▶ **Given data**

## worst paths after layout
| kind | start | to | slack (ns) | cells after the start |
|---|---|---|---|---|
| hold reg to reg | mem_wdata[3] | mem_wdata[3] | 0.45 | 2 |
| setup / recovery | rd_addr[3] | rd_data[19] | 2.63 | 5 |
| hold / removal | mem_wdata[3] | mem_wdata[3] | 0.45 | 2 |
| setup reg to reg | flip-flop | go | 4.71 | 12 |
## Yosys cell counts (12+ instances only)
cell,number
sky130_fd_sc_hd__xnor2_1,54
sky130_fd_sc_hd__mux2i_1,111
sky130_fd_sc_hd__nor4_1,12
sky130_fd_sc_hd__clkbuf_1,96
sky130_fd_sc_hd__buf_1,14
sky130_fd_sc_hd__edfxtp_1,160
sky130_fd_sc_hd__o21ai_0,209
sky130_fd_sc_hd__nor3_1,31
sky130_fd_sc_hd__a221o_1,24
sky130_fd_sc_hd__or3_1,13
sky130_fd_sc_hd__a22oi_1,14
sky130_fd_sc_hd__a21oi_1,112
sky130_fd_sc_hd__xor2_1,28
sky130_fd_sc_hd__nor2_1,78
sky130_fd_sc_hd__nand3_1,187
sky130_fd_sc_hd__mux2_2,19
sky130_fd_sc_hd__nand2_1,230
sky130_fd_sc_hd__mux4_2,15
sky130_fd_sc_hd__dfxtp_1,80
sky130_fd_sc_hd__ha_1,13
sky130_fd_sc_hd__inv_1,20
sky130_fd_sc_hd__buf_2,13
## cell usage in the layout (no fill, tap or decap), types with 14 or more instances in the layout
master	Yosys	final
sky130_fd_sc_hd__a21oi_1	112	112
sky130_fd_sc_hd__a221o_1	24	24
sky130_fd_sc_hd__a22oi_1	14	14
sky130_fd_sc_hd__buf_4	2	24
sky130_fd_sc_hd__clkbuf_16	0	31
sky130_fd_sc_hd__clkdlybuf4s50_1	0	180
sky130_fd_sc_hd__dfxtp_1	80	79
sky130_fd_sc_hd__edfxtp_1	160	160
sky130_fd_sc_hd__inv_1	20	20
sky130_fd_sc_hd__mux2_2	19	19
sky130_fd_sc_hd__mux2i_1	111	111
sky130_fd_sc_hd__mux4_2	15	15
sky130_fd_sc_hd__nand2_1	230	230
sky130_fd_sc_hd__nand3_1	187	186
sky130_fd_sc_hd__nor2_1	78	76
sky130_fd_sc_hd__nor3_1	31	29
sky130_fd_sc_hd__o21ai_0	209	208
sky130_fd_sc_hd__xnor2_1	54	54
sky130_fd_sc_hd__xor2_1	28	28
### config.mk
export PLATFORM = sky130hd
export DESIGN_NAME = page_sel
export DESIGN_NICKNAME = d
export VERILOG_FILES = /design/src/rtl/page_sel.sv
export SDC_FILE = /design/constraint.sdc
export NUM_CORES = 1
export LEC_CHECK = 0
export BUFFER_PORTS_ARGS = -buffer_cell sky130_fd_sc_hd__buf_2
export CAP_MARGIN = 20
export CORE_UTILIZATION = 45
export DETAILED_ROUTE_END_ITERATION = 16
export PLACE_DENSITY = 0.76
export SLEW_MARGIN = 10
export SYNTH_ARGS = -nofsm -noshare
export SYNTH_HDL_FRONTEND = slang
export SYNTH_SLANG_ARGS = --single-unit
### constraint.sdc
create_clock -name clk -period 1.6 [get_ports clk]
set_clock_uncertainty 0.1 [all_clocks]
set_input_delay 0 -clock clk [delete_from_list [all_inputs] [get_ports clk]]
set_output_delay 0 -clock clk [all_outputs]
set_load 0.005 [all_outputs]
[config.mk]
export PLATFORM = sky130hd
export DESIGN_NAME = premod_word_streamer
export DESIGN_NICKNAME = d
export VERILOG_FILES = /design/src/rtl/pms_pkg.sv /design/src/rtl/pms_phase_gen.sv /design/src/rtl/pms_serializer.sv /design/src/rtl/premod_word_streamer.sv
export SDC_FILE = /design/constraint.sdc
export NUM_CORES = 1
export LEC_CHECK = 0
export CAP_MARGIN = 20
export CORE_ASPECT_RATIO = 1.75
export CORE_MARGIN = 2
export CORE_UTILIZATION = 53
export CTS_CLUSTER_DIAMETER = 150
export CTS_CLUSTER_SIZE = 30
export DETAILED_ROUTE_END_ITERATION = 12
export PLACE_DENSITY = 0.86
export SYNTH_ARGS = -nofsm -noshare
export SYNTH_HDL_FRONTEND = slang
export SYNTH_SLANG_ARGS = --single-unit
[constraint.sdc]
create_clock -name clk -period 2.3 [get_ports clk]
set_input_delay 0.23 -clock clk [delete_from_list [all_inputs] [get_ports clk]]
set_output_delay 0.23 -clock clk [all_outputs]
set_load 0.02 [all_outputs]
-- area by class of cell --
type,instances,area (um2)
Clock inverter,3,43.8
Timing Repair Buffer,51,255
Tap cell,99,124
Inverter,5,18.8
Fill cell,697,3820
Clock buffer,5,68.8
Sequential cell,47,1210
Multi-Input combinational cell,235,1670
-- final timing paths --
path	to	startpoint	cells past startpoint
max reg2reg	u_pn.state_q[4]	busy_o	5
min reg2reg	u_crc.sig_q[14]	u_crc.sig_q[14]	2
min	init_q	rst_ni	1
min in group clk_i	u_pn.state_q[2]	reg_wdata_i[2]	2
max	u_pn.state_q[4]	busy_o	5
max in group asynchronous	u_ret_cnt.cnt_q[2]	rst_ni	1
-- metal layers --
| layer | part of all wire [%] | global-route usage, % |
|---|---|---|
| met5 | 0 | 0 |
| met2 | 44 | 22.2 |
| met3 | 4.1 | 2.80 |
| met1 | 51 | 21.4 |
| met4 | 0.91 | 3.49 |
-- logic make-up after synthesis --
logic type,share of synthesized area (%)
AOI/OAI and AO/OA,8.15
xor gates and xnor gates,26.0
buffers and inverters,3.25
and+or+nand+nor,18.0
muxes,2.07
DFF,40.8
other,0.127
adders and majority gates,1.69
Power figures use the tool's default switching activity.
[src/rtl/pacc_pwm.sv]
module pacc_pwm
  import pacc_pwm_pkg::*;
#(
  parameter int BASE_BITS = 16
) (
  input  logic        clk,
  input  logic        rst_n,
  input  logic        wr_en,
  input  logic [31:0] wr_data,
  output logic [31:0] rd_data,
  output logic        pwm_out
);
  localparam int TOP_LSB = BASE_BITS - DIV_W;

  logic                 enable;
  logic                 pending;
  logic [BASE_BITS-1:0] sh_step;
  div_t                 sh_div;
  logic [BASE_BITS-1:0] act_step;
  div_t                 act_div;
  logic [BASE_BITS-1:0] phase_acc;
  logic                 phase_wrap;

  pacc_pwm_regs #(.BASE_BITS(BASE_BITS)) u_regs (
    .clk      (clk),
    .rst_n    (rst_n),
    .wr_en    (wr_en),
    .wr_data  (wr_data),
    .wrap     (phase_wrap),
    .enable   (enable),
    .pending  (pending),
    .sh_step  (sh_step),
    .sh_div   (sh_div),
    .act_step (act_step),
    .act_div  (act_div)
  );

  pacc_pwm_phase #(.BASE_BITS(BASE_BITS)) u_phase (
    .clk   (clk),
    .rst_n (rst_n),
    .run   (enable),
    .step  (act_step),
    .acc   (phase_acc),
    .wrap  (phase_wrap)
  );

  pacc_pwm_cmp #(.OUT_REG(1'b1)) u_cmp (
    .clk       (clk),
    .rst_n     (rst_n),
    .run       (enable),
    .step_zero (act_step == '0),
    .phase_top (phase_acc[TOP_LSB +: DIV_W]),
    .inv_div   (act_div),
    .pwm_out   (pwm_out)
  );

  always_comb begin
    rd_data                        = '0;
    rd_data[EN_POS]                = enable;
    rd_data[UPD_POS]               = pending;
    rd_data[STEP_LSB +: BASE_BITS] = sh_step;
    rd_data[DIV_W-1:0]             = sh_div;
  end
endmodule

[config.mk]
export PLATFORM = sky130hd
export DESIGN_NAME = pacc_pwm
export DESIGN_NICKNAME = d
export VERILOG_FILES = /design/src/rtl/pacc_pwm_pkg.sv /design/src/rtl/pacc_pwm_regs.sv /design/src/rtl/pacc_pwm_phase.sv /design/src/rtl/pacc_pwm_cmp.sv /design/src/rtl/pacc_pwm.sv
export SDC_FILE = /design/constraint.sdc
export NUM_CORES = 1
export LEC_CHECK = 0
export BUFFER_PORTS_ARGS = -buffer_cell sky130_fd_sc_hd__buf_4
export CAP_MARGIN = 20
export CORE_AREA = 2 2 117 119
export CTS_CLUSTER_DIAMETER = 30
export CTS_CLUSTER_SIZE = 30
export DETAILED_ROUTE_END_ITERATION = 8
export DIE_AREA = 0 0 119 121
export PLACE_DENSITY = 0.42
export SLEW_MARGIN = 10
export SYNTH_ARGS = -nofsm -noshare
export SYNTH_HDL_FRONTEND = slang
export SYNTH_HIERARCHICAL = 1
export SYNTH_SLANG_ARGS = --single-unit
[constraint.sdc]
create_clock -name clk -period 4.3 [get_ports clk]
set_input_delay 0.645 -clock clk [delete_from_list [all_inputs] [get_ports clk]]
set_output_delay 0.645 -clock clk [all_outputs]
set_load 0.01 [all_outputs]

▶ **Your task**
Go through the entries above and copy each line with "paths" in it.

▶ **Response below**
## worst paths after layout
-- final timing paths --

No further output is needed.